Acquiring Edit Lock
is currently editing this page.

Prevent theft and fraud while supporting financial transparency at your nonprofit

Published: October 2016 | Last reviewed: August 2018

Internal financial controls help prevent theft, financial fraud, and the misuse or misappropriation of funds. These same controls also help you maintain accountability to your clients, donors and the community.

What are some key internal financial controls?

Beyond simply preventing financial loss, your accounting policies and procedures should set clear standards of transparency and accountability for every person involved with financial transactions, including staff, board and volunteers.

Key internal financial controls include:

Separation of duties

The importance of separation of duties can't be overstated. This control mandates a checks-and-balances system to secure finances and sensitive information. Proper separation of duties ensures that no single person has sole access to all of the organization's financial resources, preventing overt theft through embezzlement or skimming as well as errors due to oversight or miscalculation.

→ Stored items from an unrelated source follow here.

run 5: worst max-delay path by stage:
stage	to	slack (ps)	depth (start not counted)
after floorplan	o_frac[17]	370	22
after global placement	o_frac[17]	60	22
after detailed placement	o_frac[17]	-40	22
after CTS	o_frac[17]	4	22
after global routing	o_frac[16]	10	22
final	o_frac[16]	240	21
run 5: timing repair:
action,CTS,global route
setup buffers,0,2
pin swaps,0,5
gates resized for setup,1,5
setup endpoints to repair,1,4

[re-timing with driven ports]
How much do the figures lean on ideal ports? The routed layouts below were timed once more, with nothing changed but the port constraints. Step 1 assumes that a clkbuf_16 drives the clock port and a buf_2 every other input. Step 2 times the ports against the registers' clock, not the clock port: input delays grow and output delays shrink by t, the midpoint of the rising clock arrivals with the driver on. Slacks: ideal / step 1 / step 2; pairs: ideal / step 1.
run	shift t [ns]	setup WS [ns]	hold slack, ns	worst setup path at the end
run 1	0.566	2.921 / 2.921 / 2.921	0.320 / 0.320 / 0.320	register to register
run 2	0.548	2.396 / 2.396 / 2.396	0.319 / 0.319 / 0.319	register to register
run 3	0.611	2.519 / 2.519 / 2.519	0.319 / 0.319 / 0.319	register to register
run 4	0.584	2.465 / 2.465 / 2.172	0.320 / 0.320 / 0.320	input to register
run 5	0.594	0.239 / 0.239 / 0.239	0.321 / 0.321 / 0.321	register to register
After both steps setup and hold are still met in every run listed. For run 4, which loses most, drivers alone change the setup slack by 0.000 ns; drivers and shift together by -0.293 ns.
Background: an optimization exercise with open tools, aiming at small area, a short achievable clock period and few clock cycles per item. Do not read the settings as production practice. Only simulation tests tie the RTL to the original design; equivalence was not proved. Power and IR drop assume default switching activity.

==> run a <==
Design main_file, start of the top module:
module main_file
(
    input  wire        clk,
    input  wire        rst,         
    input  wire        start,       
    output wire        done,        
    output wire [7:0]  mem_addr,    
    output wire        mem_we,      
    output wire [31:0] mem_wdata,   
    input  wire [31:0] mem_rdata    
);
==> module main_file, before the edit <==
module main_file
(
    input  wire        clk,
    input  wire        rst,         
    input  wire        start,       
    output wire        done,        
    output wire [7:0]  mem_addr,    
    output wire        mem_we,      
    output wire [31:0] mem_wdata,   
    input  wire [31:0] mem_rdata    
);
reg        busy, fin;
reg        ph_b;            
reg        wr;              
reg  [3:0] i, j, m;
reg [31:0] R;
wire [31:0] g0 = ~mem_rdata & R;
wire [31:0] p0 = ~mem_rdata | R;
wire [7:0]  g1, p1;
wire [3:0]  g2, p2;
wire [1:0]  g3, p3;
genvar k;
generate
    for (k = 0; k < 8; k = k + 1) begin : c1
        assign g1[k] = g0[4*k+3] | p0[4*k+3] & (g0[4*k+2] | p0[4*k+2] & (g0[4*k+1] | p0[4*k+1] & g0[4*k]));
        assign p1[k] = &p0[4*k+3:4*k];
    end
    for (k = 0; k < 4; k = k + 1) begin : c2
        assign g2[k] = g1[2*k+1] | (p1[2*k+1] & g1[2*k]);
        assign p2[k] = p1[2*k+1] & p1[2*k];
    end
    for (k = 0; k < 2; k = k + 1) begin : c3
        assign g3[k] = g2[2*k+1] | (p2[2*k+1] & g2[2*k]);
        assign p3[k] = p2[2*k+1] & p2[2*k];
    end
endgenerate
wire       lt   = g3[1] | (p3[1] & g3[0]);
wire       ph_a = wr & ~ph_b;
assign done      = fin;
assign mem_addr  = {2'b00, j, 2'b00};
assign mem_wdata = R;
assign mem_we    = wr & ~rst;
always @(posedge clk) begin
    if (rst) begin
        busy <= 1'b0;
        fin  <= 1'b0;
        ph_b <= 1'b0;
        wr   <= 1'b0;
    end else if (!busy) begin
        if (start) begin
            busy <= 1'b1;
            fin  <= 1'b0;
            i    <= 4'd0;
            j    <= 4'd11;
        end
    end else if (ph_b) begin
        ph_b <= 1'b0;
        wr   <= 1'b0;
        i    <= i + 4'd1;
        j    <= 4'd11;
        if (i == 4'd10) begin
            busy <= 1'b0;
            fin  <= 1'b1;
        end
    end else if (ph_a) begin
        R    <= mem_rdata;
        ph_b <= 1'b1;
        if (!lt)
            j <= m;
    end else begin
        if (j == 4'd11 || lt) begin
            R  <= mem_rdata;
            m  <= j;
        end
        j <= j - 4'd1;
        wr <= (j - 4'd1 == i);
    end
end
endmodule
This is an optimization exercise on Yosys and OpenROAD, whose aim is small area, not a production implementation. Where RTL was checked, it was by simulation tests only, not by an equivalence proof against the original. Function not checked in run 8: the RTL went through the layout flow alone. No activity file was given, so power comes from the tool's default toggle rates.

<file path="flow/config.mk">
export PLATFORM = sky130hd
export DESIGN_NAME = PipelinedProcessor
export DESIGN_NICKNAME = PipelinedProcessor
export VERILOG_FILES = /design/flow/design.v
export SDC_FILE = /design/flow/constraint.sdc
export NUM_CORES = 4
export LEC_CHECK = 0
export CAP_MARGIN = 20
export CORE_MARGIN = 2
export CORE_UTILIZATION = 55
export GPL_TIMING_DRIVEN = 0
export SLEW_MARGIN = 20
</file>
<file path="flow/constraint.sdc">
create_clock -name core_clock -period 5.0 [get_ports {clk}]
set_input_delay 1.0000 -clock core_clock [delete_from_list [all_inputs] [get_ports {clk}]]
set_output_delay 1.0000 -clock core_clock [all_outputs]
set_load 0.01 [all_outputs]
</file>
This design comes from an exercise in tuning for small area and a short achievable clock period on the open sky130 flow, not from production work. RTL that was checked went through simulation tests only; none was proved equivalent to the original. No driver is modelled on the clock port, so clocking that relies on it looks cheaper here than on a real chip.

## the reference run
==> flow/design.v <==
module g_inv(input a, output y);
    assign y = ~a;
endmodule
module g_nand3(input a, input b, input c, output y);
    assign y = ~(a & b & c);
endmodule
module g_nand4(input a, input b, input c, input d, output y);
    assign y = ~(a & b & c & d);
endmodule
Context: an optimization exercise on an open-source flow, tuned for small area. The choices shown serve that exercise and are no tape-out recipe. The RTL was checked by simulation tests, not by an equivalence proof against the original design. Power and IR drop assume default switching activity.

==> flow/design.v <==
`timescale 1ns / 1ps
module digital_clock_clk_gen(
    input fpga_clk,
    input rstn,
    output sec_tick,
    output scan_tick
    );
reg [3:0] c;
reg [2:0] tenth;
wire c_fb = (c[0] & ~c[3]) | (c[0] & ~c[1]) | (~c[0] & c[1] & c[3]) | (~c[0] & ~c[2]);
wire c_last = (~c[0] & ~c[2]);    
assign scan_tick = (~c[0] & c[1] & c[3]);    
assign sec_tick = c_last & ((~tenth[0] & tenth[1]));    
always @(posedge fpga_clk, negedge rstn) begin
    if (!rstn) begin
        c <= 4'd1;
        tenth <= 3'd0;
    end
    else begin
        c <= {c[2:0], c_fb};
        if (c_last) tenth <= {(tenth[0] & tenth[1]), (tenth[0]), (~tenth[2])};
    end
end
endmodule
`timescale 1ns / 1ps
module Digital_Clock(
    input clk,
    input rstn,
    input sec_tick,
    input scan_tick,
    output wire [7:0] digit,
    output wire [6:0] seg
    );
reg [3:0] so;
reg [2:0] st;
reg [3:0] mo;
reg [2:0] mt;
reg [4:0] hr;
reg [2:0] pos;
wire so_n0 = (~so[0]);
wire so_n1 = (so[0] & ~so[1] & ~so[3]) | (~so[0] & so[1]);
wire so_n2 = (so[0] & so[1] & ~so[2]) | (~so[1] & so[2]) | (~so[0] & so[2]);
wire so_n3 = (~so[0] & so[3]) | (so[0] & so[1] & so[2]);
wire so_last = (so[0] & so[3]);
wire t2 = sec_tick & so_last;
wire st_n0 = (~st[0]);
wire st_n1 = (st[0] & ~st[1] & ~st[2]) | (~st[0] & st[1]);
wire st_n2 = (st[0] & st[1]) | (~st[0] & st[2]);
wire st_last = (st[0] & st[2]);
wire t3 = t2 & st_last;
wire mo_n0 = (~mo[0]);
wire mo_n1 = (mo[0] & ~mo[1] & ~mo[3]) | (~mo[0] & mo[1]);
wire mo_n2 = (mo[0] & mo[1] & ~mo[2]) | (~mo[1] & mo[2]) | (~mo[0] & mo[2]);
wire mo_n3 = (~mo[0] & mo[3]) | (mo[0] & mo[1] & mo[2]);
wire mo_last = (mo[0] & mo[3]);
wire t4 = t3 & mo_last;
wire mt_n0 = (~mt[0]);
wire mt_n1 = (mt[0] & ~mt[1] & ~mt[2]) | (~mt[0] & mt[1]);
wire mt_n2 = (mt[0] & mt[1]) | (~mt[0] & mt[2]);
wire mt_last = (mt[0] & mt[2]);
wire t5 = t4 & mt_last;
wire h_n0 = (~hr[0]);
wire h_n1 = (hr[0] & ~hr[1] & ~hr[3]) | (~hr[0] & hr[1]) | (hr[0] & ~hr[1] & hr[2]);
wire h_n2 = (hr[0] & hr[1] & ~hr[2]) | (~hr[1] & hr[2]) | (~hr[0] & hr[2]) | (hr[0] & hr[3] & hr[4]);
wire h_n3 = (hr[0] & hr[1] & hr[2] & ~hr[3]) | (~hr[0] & hr[3]) | (~hr[1] & hr[2] & hr[3]) | (hr[3] & hr[4]);
wire h_n4 = (hr[0] & ~hr[2] & hr[3] & ~hr[4]) | (~hr[3] & hr[4]) | (~hr[0] & hr[4]);
wire hod0 = (hr[0]);
wire htd0 = (hr[4]);
wire hod1 = (hr[1]);
wire htd1 = (hr[2] & hr[3]);
wire hod2 = (hr[2] & ~hr[3]);
wire hod3 = (~hr[2] & hr[3]);
wire [7:0] sel = 8'd1 << pos;
assign digit = ~sel;
wire val0 = (sel[0] & so[0]) | (sel[1] & st[0]) | (sel[3] & mo[0]) | (sel[4] & mt[0]) | (sel[6] & hod0) | (sel[7] & htd0);
wire val1 = (sel[0] & so[1]) | (sel[1] & st[1]) | sel[2] | (sel[3] & mo[1]) | (sel[4] & mt[1]) | sel[5] | (sel[6] & hod1) | (sel[7] & htd1);
wire val2 = (sel[0] & so[2]) | (sel[1] & st[2]) | (sel[3] & mo[2]) | (sel[4] & mt[2]) | (sel[6] & hod2);
wire val3 = (sel[0] & so[3]) | sel[2] | (sel[3] & mo[3]) | sel[5] | (sel[6] & hod3);
assign seg[0] = (~val1 & ~val2 & ~val3) | (val0 & val1 & val2);
assign seg[1] = (val0 & ~val2 & ~val3) | (val1 & ~val2) | (val0 & val1);
assign seg[2] = (val0) | (~val1 & val2) | (val1 & val3);
assign seg[3] = (val0 & ~val1 & ~val2 & ~val3) | (val1 & val3) | (~val0 & ~val1 & val2) | (val0 & val1 & val2);
assign seg[4] = (~val0 & val1 & ~val2);
assign seg[5] = (val1 & val3) | (val0 & ~val1 & val2) | (~val0 & val1 & val2);
assign seg[6] = (val0 & ~val1 & ~val2 & ~val3) | (val1 & val3) | (~val0 & ~val1 & val2);
always @(posedge clk, negedge rstn) begin
    if (!rstn) begin
        so <= 4'd0;
        st <= 3'd0;
        mo <= 4'd0;
        mt <= 3'd0;
        hr <= 5'd0;
        pos <= 3'd0;
    end
    else begin
        if (sec_tick) so <= {so_n3, so_n2, so_n1, so_n0};
        if (t2) st <= {st_n2, st_n1, st_n0};
        if (t3) mo <= {mo_n3, mo_n2, mo_n1, mo_n0};
        if (t4) mt <= {mt_n2, mt_n1, mt_n0};
        if (t5) hr <= {h_n4, h_n3, h_n2, h_n1, h_n0};
        if (scan_tick) pos <= pos + 3'd1;
    end
end
endmodule
`timescale 1ns / 1ps
module TOP_Digital_Clock(
    input fpga_clk,
    input rstn,
    output wire [7:0] digit,
    output wire [6:0] seg
);
wire sec_tick;
wire scan_tick;
digital_clock_clk_gen inst_clk_gen(
    .fpga_clk(fpga_clk),
    .rstn(rstn),
    .sec_tick(sec_tick),
    .scan_tick(scan_tick)
);
Digital_Clock inst_Digital_Clock(
    .clk(fpga_clk),
    .rstn(rstn),
    .sec_tick(sec_tick),
    .scan_tick(scan_tick),
    .digit(digit),
    .seg(seg)
);
endmodule
==> flow/config.mk <==
export PLATFORM = sky130hd
export DESIGN_NAME = TOP_Digital_Clock
export DESIGN_NICKNAME = TOP_Digital_Clock
export VERILOG_FILES = /design/flow/design.v
export SDC_FILE = /design/flow/constraint.sdc
export NUM_CORES = 4
export LEC_CHECK = 0
export CAP_MARGIN = 20
export CORE_MARGIN = 2
export CORE_UTILIZATION = 40
export SLEW_MARGIN = 20
==> flow/constraint.sdc <==
create_clock -name core_clock -period 10.0 [get_ports {fpga_clk}]
set_input_delay 2.0000 -clock core_clock [delete_from_list [all_inputs] [get_ports {fpga_clk}]]
set_output_delay 2.0000 -clock core_clock [all_outputs]
set_load 0.01 [all_outputs]
standard.sh (not shown) runs the stock make flow with config.mk's settings and CLKGATE_MAP_FILE= SYNTH_SCRIPT=/design/flow/synth_recipe.tcl, a recipe that flattens the netlist after the stock synthesis.
==> flow/flow/run.sh <==
#!/bin/bash
# Own layout flow: the standard synthesis, then the combinational logic is
# re-mapped for area with ABC (flip-flops untouched), then the standard ORFS
# flow from floorplan to finish with smaller port buffers and a lighter clock tree.
set -euo pipefail
W=$(pwd)
F=$W/flow
R=$W/orfs/results/sky130hd/TOP_Digital_Clock/base
LIB=$FLOW_HOME/platforms/sky130hd/lib/sky130_fd_sc_hd__tt_025C_1v80.lib
YOSYS=$(command -v yosys || echo $FLOW_HOME/../tools/install/yosys/bin/yosys)

bash standard.sh synth > std_synth.log 2>&1
cp $R/1_2_yosys.v $W/std_netlist.v

best=""; bestarea=""
for s in $F/abc*.abc; do
  n=$(basename $s .abc)
  sed -e "s#@LIB@#$LIB#g" -e "s#@IN@#$W/std_netlist.v#" -e "s#@OUT@#$W/reopt_$n.v#" \
      -e "s#@ABC@#$s#" -e "s#@TOP@#$FLOW_TOP#" $F/reopt.ys.in > $W/reopt_$n.ys
  if $YOSYS -l $W/reopt_$n.log -q $W/reopt_$n.ys > /dev/null 2>&1; then
    a=$(grep "Chip area for module" $W/reopt_$n.log | tail -1 | awk '{print $NF}')
    if [[ -n "$a" ]] && { [[ -z "$bestarea" ]] || python3 -c "import sys; sys.exit(0 if $a < $bestarea else 1)"; }; then
      best=$n; bestarea=$a
    fi
  fi
done
echo "re-mapped netlist: $best ($bestarea um2)" | tee $W/reopt_choice.txt
if [[ -n "$best" ]]; then
  cp $W/reopt_$best.v $R/1_2_yosys.v
  touch $R/1_2_yosys.v
  rm -f $R/1_synth.odb $R/1_synth.sdc
fi

export BUFFER_PORTS_ARGS="-buffer_cell sky130_fd_sc_hd__buf_1"
export CTS_ARGS="-sink_clustering_enable -repair_clock_nets -dont_use_dummy_load -buf_list sky130_fd_sc_hd__clkbuf_4 -root_buf sky130_fd_sc_hd__clkbuf_4"
bash standard.sh finish > std_finish.log 2>&1
Other scripts of this flow, unchanged in this note and not shown: flow/flow/abc1.abc, flow/flow/abc2.abc, flow/flow/abc3.abc, flow/flow/abc4.abc, flow/flow/reopt.ys.in
Next try:
--- a/flow/design.v
+++ b/flow/design.v
@@ -5,20 +5,26 @@
     output sec_tick,
     output scan_tick
     );
-reg [3:0] c;
-reg [2:0] tenth;
-wire c_fb = (c[0] & ~c[3]) | (c[0] & ~c[1]) | (~c[0] & c[1] & c[3]) | (~c[0] & ~c[2]);
-wire c_last = (~c[0] & ~c[2]);    
-assign scan_tick = (~c[0] & c[1] & c[3]);    
-assign sec_tick = c_last & ((~tenth[0] & tenth[1]));    
+reg [3:0] cyc;     
+reg [2:0] tenth;   
+wire cyc_last = cyc[3] & cyc[0];                 
+assign scan_tick = cyc[2] & ~cyc[1] & ~cyc[0];   
+assign sec_tick  = cyc_last & tenth[2];          
 always @(posedge fpga_clk, negedge rstn) begin
     if (!rstn) begin
-        c <= 4'd1;
+        cyc   <= 4'd0;
         tenth <= 3'd0;
     end
     else begin
-        c <= {c[2:0], c_fb};
-        if (c_last) tenth <= {(tenth[0] & tenth[1]), (tenth[0]), (~tenth[2])};
+        cyc[0] <= ~cyc[0];
+        cyc[1] <= ~cyc[3] & (cyc[1] ^ cyc[0]);
+        cyc[2] <= cyc[2] ^ (cyc[1] & cyc[0]);
+        cyc[3] <= cyc[3] ? ~cyc[0] : (cyc[2] & cyc[1] & cyc[0]);
+        if (cyc_last) begin
+            tenth[0] <= ~tenth[0] & ~tenth[2];
+            tenth[1] <= tenth[1] ^ tenth[0];
+            tenth[2] <= tenth[1] & tenth[0];
+        end
     end
 end
 endmodule
@@ -35,7 +41,8 @@
 reg [2:0] st;
 reg [3:0] mo;
 reg [2:0] mt;
-reg [4:0] hr;
+reg [3:0] ho;
+reg [1:0] ht;
 reg [2:0] pos;
 wire so_n0 = (~so[0]);
 wire so_n1 = (so[0] & ~so[1] & ~so[3]) | (~so[0] & so[1]);
@@ -59,23 +66,18 @@
 wire mt_n2 = (mt[0] & mt[1]) | (~mt[0] & mt[2]);
 wire mt_last = (mt[0] & mt[2]);
 wire t5 = t4 & mt_last;
-wire h_n0 = (~hr[0]);
-wire h_n1 = (hr[0] & ~hr[1] & ~hr[3]) | (~hr[0] & hr[1]) | (hr[0] & ~hr[1] & hr[2]);
-wire h_n2 = (hr[0] & hr[1] & ~hr[2]) | (~hr[1] & hr[2]) | (~hr[0] & hr[2]) | (hr[0] & hr[3] & hr[4]);
-wire h_n3 = (hr[0] & hr[1] & hr[2] & ~hr[3]) | (~hr[0] & hr[3]) | (~hr[1] & hr[2] & hr[3]) | (hr[3] & hr[4]);
-wire h_n4 = (hr[0] & ~hr[2] & hr[3] & ~hr[4]) | (~hr[3] & hr[4]) | (~hr[0] & hr[4]);
-wire hod0 = (hr[0]);
-wire htd0 = (hr[4]);
-wire hod1 = (hr[1]);
-wire htd1 = (hr[2] & hr[3]);
-wire hod2 = (hr[2] & ~hr[3]);
-wire hod3 = (~hr[2] & hr[3]);
+wire h_n0 = (~ho[0]);
+wire h_n1 = (ho[0] & ~ho[1] & ~ho[3]) | (~ho[0] & ho[1]);
+wire h_n2 = (ho[0] & ho[1] & ~ho[2] & ~ht[1]) | (~ho[1] & ho[2]) | (~ho[0] & ho[2]);
+wire h_n3 = (~ho[0] & ho[3]) | (ho[0] & ho[1] & ho[2]);
+wire h_n4 = (ho[0] & ho[3] & ~ht[0]) | (~ho[3] & ht[0]) | (~ho[0] & ht[0]);
+wire h_n5 = (ho[0] & ho[3] & ht[0]) | (~ho[0] & ht[1]) | (~ho[1] & ht[1]);
 wire [7:0] sel = 8'd1 << pos;
 assign digit = ~sel;
-wire val0 = (sel[0] & so[0]) | (sel[1] & st[0]) | (sel[3] & mo[0]) | (sel[4] & mt[0]) | (sel[6] & hod0) | (sel[7] & htd0);
-wire val1 = (sel[0] & so[1]) | (sel[1] & st[1]) | sel[2] | (sel[3] & mo[1]) | (sel[4] & mt[1]) | sel[5] | (sel[6] & hod1) | (sel[7] & htd1);
-wire val2 = (sel[0] & so[2]) | (sel[1] & st[2]) | (sel[3] & mo[2]) | (sel[4] & mt[2]) | (sel[6] & hod2);
-wire val3 = (sel[0] & so[3]) | sel[2] | (sel[3] & mo[3]) | sel[5] | (sel[6] & hod3);
+wire val0 = (sel[0] & so[0]) | (sel[1] & st[0]) | (sel[3] & mo[0]) | (sel[4] & mt[0]) | (sel[6] & ho[0]) | (sel[7] & ht[0]);
+wire val1 = (sel[0] & so[1]) | (sel[1] & st[1]) | sel[2] | (sel[3] & mo[1]) | (sel[4] & mt[1]) | sel[5] | (sel[6] & ho[1]) | (sel[7] & ht[1]);
+wire val2 = (sel[0] & so[2]) | (sel[1] & st[2]) | (sel[3] & mo[2]) | (sel[4] & mt[2]) | (sel[6] & ho[2]);
+wire val3 = (sel[0] & so[3]) | sel[2] | (sel[3] & mo[3]) | sel[5] | (sel[6] & ho[3]);
 assign seg[0] = (~val1 & ~val2 & ~val3) | (val0 & val1 & val2);
 assign seg[1] = (val0 & ~val2 & ~val3) | (val1 & ~val2) | (val0 & val1);
 assign seg[2] = (val0) | (~val1 & val2) | (val1 & val3);
@@ -89,7 +91,8 @@
         st <= 3'd0;
         mo <= 4'd0;
         mt <= 3'd0;
-        hr <= 5'd0;
+        ho <= 4'd0;
+        ht <= 2'd0;
         pos <= 3'd0;
     end
     else begin
@@ -97,7 +100,7 @@
         if (t2) st <= {st_n2, st_n1, st_n0};
         if (t3) mo <= {mo_n3, mo_n2, mo_n1, mo_n0};
         if (t4) mt <= {mt_n2, mt_n1, mt_n0};
-        if (t5) hr <= {h_n4, h_n3, h_n2, h_n1, h_n0};
+        if (t5) begin ho <= {h_n3, h_n2, h_n1, h_n0}; ht <= {h_n5, h_n4}; end
         if (scan_tick) pos <= pos + 3'd1;
     end
 end
=> First-iteration DRC count shrinks by 37%. Power grows by 3.4%. Routed wire length grows by 9.1%. Setup slack got worse by 0.087 ns. Sequential power grows by about 3%.

-- separate check: timing with driven ports --
Ports are ideal in the flow. The routed layouts listed here were re-timed in OpenROAD.
Step 1: set_driving_cell puts a clkbuf_16 on fpga_clk and a buf_2 on each other input, an assumption about the parent block.
Step 2 moves the port delays by t, midway between the first and last clock arrival at a register: inputs arrive t later, outputs are due t later. That takes back most of the time a late clock gives input paths.
Three values: no drivers, after step 1, after step 2; two values: the first two.
| run | t (ns) | setup WS [ns] | worst setup path after step 2 | slew at the worst register clock pin (ns) | pins driven straight from the clock port |
|---|---|---|---|---|---|
| the first run | 0.340 | 5.138 / 5.117 / 5.456 | register to output | 0.09 / 0.09 | 1 |
| the second run | 0.336 | 5.051 / 5.028 / 5.364 | register to output | 0.10 / 0.10 | 1 |
After both steps setup and hold are still met in every run listed.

In practice, staff members who have approval or signing authority shouldn't be the same staff members who process expenses or reconcile bank statements. The tasks of inputting, processing and approving payroll expenses should be assigned to two or more people. Alternatively, payroll may be contracted to an external firm with best-practice procedures already in place.

Conflicts of interest

A conflict of interest policy reduces the appearance of impropriety and helps ensure that your organization conducts business in a manner consistent with your charitable purpose. The policy should outline how to handle transactions in which board members, directors or other staff may have an interest.

Monitoring and reporting

Closely monitor finances and encourage employees to speak up if they notice any irregularities in bank statements or account balances. This monitoring should include regular preparation of financial reports that detail all revenues and expenditures and note any variances that occur month-to-month. Internal and/or external audits can be helpful as well.

Expense authorization

Limit the power to make major purchases or otherwise spend relatively large sums of money to just a small number of people. At minimum, require the signatures of two staff members for major purchases — so that no single person can make irresponsible expenditures. Also insist that purchases be tracked from origin to completion, accounting for every step (and every dollar or pound) in the process.

Record keeping

Keep track of receipts, get reimbursement requests in writing and collect detailed invoices from vendors. A clear paper trail and month-to-month records of expenses can keep your organization from falling victim to common scams, such as creating fake vendors and billing for fake invoices or overcharging for services.

Physical security

Physical security may seem obvious, but it's an often-overlooked part of day-to-day financial controls — especially in small nonprofits. Lock offices, cash boxes, safes, file drawers and other physical locations used to store cash, checks and credit cards. Keep close track of who has access to these locations. Secure digital assets and data — especially the personal information of employees, clients and donors — with strong and regularly updated passwords.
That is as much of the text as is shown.